- _Assigned task_: Beneath this instruction is a block of data; output from it exactly the lines that run from the one containing "0.371 | 0.374 |" through the one containing "-export GPL_ROUTABILITY_DRIVEN = 1", inclusive.

*** Begin section ***

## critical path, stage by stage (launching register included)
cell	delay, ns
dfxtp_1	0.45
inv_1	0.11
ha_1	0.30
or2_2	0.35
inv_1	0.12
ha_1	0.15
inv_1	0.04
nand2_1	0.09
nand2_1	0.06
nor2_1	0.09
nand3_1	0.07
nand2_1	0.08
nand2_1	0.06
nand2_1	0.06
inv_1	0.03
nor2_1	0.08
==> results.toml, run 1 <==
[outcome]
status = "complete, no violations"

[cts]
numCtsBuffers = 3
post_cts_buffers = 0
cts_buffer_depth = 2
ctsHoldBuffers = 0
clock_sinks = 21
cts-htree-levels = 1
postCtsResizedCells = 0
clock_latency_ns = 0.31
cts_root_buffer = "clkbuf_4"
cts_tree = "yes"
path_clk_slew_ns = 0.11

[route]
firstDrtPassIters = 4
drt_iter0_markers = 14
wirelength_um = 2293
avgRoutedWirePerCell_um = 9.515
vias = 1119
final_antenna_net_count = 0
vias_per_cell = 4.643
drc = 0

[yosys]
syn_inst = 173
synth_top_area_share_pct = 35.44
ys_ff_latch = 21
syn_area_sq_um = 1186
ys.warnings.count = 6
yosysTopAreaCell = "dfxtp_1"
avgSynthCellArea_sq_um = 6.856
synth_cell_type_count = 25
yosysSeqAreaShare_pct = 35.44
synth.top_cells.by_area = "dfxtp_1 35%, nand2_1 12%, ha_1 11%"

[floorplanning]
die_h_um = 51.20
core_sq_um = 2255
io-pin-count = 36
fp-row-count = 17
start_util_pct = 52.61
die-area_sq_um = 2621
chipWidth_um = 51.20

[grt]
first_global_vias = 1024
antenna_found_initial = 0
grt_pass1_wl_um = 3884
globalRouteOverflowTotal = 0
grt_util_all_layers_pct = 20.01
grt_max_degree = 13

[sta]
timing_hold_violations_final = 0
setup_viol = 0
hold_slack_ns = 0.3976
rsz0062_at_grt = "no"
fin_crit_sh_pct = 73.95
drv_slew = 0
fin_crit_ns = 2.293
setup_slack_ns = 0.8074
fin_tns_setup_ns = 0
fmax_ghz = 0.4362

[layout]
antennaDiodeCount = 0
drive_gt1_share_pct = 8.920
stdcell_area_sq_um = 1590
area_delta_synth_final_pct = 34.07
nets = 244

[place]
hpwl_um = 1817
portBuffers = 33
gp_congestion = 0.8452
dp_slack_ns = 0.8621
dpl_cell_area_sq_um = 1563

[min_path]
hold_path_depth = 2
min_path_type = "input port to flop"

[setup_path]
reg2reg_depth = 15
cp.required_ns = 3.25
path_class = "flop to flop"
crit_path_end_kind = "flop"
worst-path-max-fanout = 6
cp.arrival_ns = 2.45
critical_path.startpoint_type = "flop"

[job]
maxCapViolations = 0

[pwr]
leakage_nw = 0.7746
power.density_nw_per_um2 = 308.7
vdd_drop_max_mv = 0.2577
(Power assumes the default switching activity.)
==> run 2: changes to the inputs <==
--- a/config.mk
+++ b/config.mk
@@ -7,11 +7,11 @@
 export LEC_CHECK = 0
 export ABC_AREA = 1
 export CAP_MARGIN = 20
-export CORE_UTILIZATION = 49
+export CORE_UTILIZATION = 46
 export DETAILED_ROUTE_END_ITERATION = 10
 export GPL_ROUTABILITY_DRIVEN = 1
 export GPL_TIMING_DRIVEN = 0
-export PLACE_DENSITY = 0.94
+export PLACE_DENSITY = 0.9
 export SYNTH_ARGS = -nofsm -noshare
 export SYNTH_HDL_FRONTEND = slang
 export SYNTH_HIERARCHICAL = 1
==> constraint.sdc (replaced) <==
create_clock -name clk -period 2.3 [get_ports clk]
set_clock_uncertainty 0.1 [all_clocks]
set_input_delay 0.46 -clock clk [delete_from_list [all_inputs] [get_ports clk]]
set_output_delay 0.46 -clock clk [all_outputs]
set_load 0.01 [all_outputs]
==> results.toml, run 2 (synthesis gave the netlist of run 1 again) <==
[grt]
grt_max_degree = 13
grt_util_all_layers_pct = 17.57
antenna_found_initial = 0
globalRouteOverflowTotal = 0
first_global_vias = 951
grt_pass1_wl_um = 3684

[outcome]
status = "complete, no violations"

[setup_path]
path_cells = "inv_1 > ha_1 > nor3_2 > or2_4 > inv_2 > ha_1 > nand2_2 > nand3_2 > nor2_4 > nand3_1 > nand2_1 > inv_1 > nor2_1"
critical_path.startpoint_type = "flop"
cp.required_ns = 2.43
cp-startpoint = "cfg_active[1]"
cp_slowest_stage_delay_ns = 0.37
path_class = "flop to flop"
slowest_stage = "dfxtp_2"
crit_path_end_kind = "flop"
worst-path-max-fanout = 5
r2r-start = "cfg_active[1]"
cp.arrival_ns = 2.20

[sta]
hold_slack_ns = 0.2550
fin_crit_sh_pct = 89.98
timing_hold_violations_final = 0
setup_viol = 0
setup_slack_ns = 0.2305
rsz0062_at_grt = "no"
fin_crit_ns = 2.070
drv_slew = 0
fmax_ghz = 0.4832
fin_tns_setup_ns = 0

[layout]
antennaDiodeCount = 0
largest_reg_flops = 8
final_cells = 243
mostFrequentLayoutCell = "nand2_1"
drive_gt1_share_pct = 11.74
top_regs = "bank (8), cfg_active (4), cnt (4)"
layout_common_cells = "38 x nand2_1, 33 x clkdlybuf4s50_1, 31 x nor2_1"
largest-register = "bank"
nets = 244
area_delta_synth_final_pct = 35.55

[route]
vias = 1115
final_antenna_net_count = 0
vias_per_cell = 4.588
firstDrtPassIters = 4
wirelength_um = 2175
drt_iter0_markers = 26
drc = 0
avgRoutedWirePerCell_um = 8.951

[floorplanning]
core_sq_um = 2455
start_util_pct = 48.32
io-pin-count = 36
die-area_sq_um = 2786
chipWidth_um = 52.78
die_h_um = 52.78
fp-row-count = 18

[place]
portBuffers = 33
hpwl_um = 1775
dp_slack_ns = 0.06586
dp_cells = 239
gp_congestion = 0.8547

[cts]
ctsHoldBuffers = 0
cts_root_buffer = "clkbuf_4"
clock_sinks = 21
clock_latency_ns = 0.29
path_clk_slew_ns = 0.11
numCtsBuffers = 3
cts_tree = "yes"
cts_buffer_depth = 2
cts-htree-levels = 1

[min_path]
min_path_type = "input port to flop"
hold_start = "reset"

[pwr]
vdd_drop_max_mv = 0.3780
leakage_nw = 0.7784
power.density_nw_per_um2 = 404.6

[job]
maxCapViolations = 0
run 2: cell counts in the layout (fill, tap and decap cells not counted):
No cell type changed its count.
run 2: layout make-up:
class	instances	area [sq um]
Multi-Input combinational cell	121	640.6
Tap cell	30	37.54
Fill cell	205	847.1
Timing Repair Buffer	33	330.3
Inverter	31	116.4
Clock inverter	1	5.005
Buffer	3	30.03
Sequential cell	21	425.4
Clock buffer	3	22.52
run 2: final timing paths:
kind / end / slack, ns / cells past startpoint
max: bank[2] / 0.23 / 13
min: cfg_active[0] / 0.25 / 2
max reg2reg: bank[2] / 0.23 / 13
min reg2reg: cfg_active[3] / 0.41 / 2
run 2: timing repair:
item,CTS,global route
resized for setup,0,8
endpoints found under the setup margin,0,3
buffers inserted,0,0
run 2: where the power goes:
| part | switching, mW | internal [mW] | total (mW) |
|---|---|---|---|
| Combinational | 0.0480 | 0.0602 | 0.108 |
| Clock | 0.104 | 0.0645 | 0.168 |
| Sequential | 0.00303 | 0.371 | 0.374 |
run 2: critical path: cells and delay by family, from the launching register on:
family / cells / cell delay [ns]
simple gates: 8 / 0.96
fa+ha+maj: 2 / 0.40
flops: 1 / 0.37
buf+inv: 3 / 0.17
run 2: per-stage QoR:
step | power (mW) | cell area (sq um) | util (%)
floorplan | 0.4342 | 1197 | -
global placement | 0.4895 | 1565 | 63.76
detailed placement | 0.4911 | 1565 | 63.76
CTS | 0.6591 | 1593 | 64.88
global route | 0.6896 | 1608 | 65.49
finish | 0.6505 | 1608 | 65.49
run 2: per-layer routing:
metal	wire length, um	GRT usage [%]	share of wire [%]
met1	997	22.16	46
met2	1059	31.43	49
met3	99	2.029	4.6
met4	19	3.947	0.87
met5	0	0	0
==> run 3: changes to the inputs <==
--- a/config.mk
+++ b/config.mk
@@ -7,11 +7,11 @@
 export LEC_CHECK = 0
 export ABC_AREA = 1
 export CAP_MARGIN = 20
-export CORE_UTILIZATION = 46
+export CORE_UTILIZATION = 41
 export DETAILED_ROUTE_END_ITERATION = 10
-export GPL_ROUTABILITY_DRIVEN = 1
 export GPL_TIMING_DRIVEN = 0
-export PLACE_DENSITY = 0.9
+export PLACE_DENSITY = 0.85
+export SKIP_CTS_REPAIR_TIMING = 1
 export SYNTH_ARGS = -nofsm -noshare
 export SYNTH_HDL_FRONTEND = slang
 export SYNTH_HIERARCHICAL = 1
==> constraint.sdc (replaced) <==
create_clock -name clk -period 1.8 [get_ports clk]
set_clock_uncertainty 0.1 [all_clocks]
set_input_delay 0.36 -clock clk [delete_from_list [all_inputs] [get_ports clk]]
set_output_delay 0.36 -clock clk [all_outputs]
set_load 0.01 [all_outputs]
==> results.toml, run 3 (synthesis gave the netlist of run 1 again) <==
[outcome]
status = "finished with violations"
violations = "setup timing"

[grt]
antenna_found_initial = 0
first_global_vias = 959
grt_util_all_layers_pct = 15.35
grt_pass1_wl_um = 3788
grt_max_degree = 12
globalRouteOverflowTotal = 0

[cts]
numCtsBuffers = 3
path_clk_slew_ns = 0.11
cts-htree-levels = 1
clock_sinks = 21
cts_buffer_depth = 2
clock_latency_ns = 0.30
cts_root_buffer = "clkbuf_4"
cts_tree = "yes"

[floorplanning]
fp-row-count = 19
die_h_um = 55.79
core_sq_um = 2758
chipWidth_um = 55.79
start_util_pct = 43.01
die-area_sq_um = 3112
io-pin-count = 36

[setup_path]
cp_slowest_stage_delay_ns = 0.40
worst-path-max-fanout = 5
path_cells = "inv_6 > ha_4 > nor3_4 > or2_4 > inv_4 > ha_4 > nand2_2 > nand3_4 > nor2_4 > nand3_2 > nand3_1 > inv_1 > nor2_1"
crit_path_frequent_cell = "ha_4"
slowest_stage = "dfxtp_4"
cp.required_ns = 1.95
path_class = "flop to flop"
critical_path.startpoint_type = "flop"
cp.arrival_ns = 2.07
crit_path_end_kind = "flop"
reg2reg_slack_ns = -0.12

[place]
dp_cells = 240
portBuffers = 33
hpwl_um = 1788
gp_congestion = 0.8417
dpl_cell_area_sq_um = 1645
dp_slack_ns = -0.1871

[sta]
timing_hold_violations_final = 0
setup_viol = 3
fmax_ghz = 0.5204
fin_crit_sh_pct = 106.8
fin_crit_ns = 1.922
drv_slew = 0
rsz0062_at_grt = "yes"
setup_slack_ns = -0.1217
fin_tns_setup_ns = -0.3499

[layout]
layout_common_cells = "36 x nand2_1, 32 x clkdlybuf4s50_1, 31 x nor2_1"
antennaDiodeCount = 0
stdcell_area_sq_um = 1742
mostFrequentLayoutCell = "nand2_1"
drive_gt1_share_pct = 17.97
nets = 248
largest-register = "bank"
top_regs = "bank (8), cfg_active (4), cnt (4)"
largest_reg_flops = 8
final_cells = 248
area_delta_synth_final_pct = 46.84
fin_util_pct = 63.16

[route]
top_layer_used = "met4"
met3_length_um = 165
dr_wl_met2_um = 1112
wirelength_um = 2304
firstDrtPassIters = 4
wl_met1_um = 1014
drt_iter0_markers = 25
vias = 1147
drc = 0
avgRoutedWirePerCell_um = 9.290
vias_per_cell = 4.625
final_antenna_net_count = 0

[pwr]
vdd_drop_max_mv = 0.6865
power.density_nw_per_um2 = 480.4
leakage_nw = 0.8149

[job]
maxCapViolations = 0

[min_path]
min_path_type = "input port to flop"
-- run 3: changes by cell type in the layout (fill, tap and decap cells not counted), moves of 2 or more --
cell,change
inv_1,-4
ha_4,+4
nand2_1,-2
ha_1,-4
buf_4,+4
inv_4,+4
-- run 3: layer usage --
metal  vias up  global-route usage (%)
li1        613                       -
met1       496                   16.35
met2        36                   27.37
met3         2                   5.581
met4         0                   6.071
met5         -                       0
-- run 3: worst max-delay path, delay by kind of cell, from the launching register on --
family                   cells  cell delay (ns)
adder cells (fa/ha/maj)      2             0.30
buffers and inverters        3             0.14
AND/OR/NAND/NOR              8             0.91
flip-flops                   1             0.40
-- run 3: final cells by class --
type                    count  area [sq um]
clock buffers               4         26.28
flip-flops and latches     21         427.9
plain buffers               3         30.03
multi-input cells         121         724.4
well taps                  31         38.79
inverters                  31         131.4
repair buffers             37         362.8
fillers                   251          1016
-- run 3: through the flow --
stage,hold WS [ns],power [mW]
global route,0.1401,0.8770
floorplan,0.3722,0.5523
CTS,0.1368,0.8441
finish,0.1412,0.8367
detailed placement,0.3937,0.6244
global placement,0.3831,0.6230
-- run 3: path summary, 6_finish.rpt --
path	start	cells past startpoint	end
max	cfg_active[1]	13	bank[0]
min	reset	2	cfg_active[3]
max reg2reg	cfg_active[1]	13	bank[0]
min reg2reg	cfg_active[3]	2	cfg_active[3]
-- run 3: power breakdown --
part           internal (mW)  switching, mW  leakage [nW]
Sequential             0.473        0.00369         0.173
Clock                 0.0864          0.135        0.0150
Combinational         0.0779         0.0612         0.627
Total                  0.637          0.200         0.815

*** End section ***
*** Begin section ***

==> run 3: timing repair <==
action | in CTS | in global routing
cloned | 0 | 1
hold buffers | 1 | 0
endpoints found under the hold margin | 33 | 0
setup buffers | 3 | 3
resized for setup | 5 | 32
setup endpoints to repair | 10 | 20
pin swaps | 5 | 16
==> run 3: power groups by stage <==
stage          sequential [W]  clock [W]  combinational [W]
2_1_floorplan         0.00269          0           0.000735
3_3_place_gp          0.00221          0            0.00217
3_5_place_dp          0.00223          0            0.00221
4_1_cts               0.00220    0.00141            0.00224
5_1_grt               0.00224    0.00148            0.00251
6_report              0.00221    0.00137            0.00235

*** End section ***

- _Solution to the exercise_:
| Sequential | 0.00303 | 0.371 | 0.374 |
run 2: critical path: cells and delay by family, from the launching register on:
family / cells / cell delay [ns]
simple gates: 8 / 0.96
fa+ha+maj: 2 / 0.40
flops: 1 / 0.37
buf+inv: 3 / 0.17
run 2: per-stage QoR:
step | power (mW) | cell area (sq um) | util (%)
floorplan | 0.4342 | 1197 | -
global placement | 0.4895 | 1565 | 63.76
detailed placement | 0.4911 | 1565 | 63.76
CTS | 0.6591 | 1593 | 64.88
global route | 0.6896 | 1608 | 65.49
finish | 0.6505 | 1608 | 65.49
run 2: per-layer routing:
metal	wire length, um	GRT usage [%]	share of wire [%]
met1	997	22.16	46
met2	1059	31.43	49
met3	99	2.029	4.6
met4	19	3.947	0.87
met5	0	0	0
==> run 3: changes to the inputs <==
--- a/config.mk
+++ b/config.mk
@@ -7,11 +7,11 @@
 export LEC_CHECK = 0
 export ABC_AREA = 1
 export CAP_MARGIN = 20
-export CORE_UTILIZATION = 46
+export CORE_UTILIZATION = 41
 export DETAILED_ROUTE_END_ITERATION = 10
-export GPL_ROUTABILITY_DRIVEN = 1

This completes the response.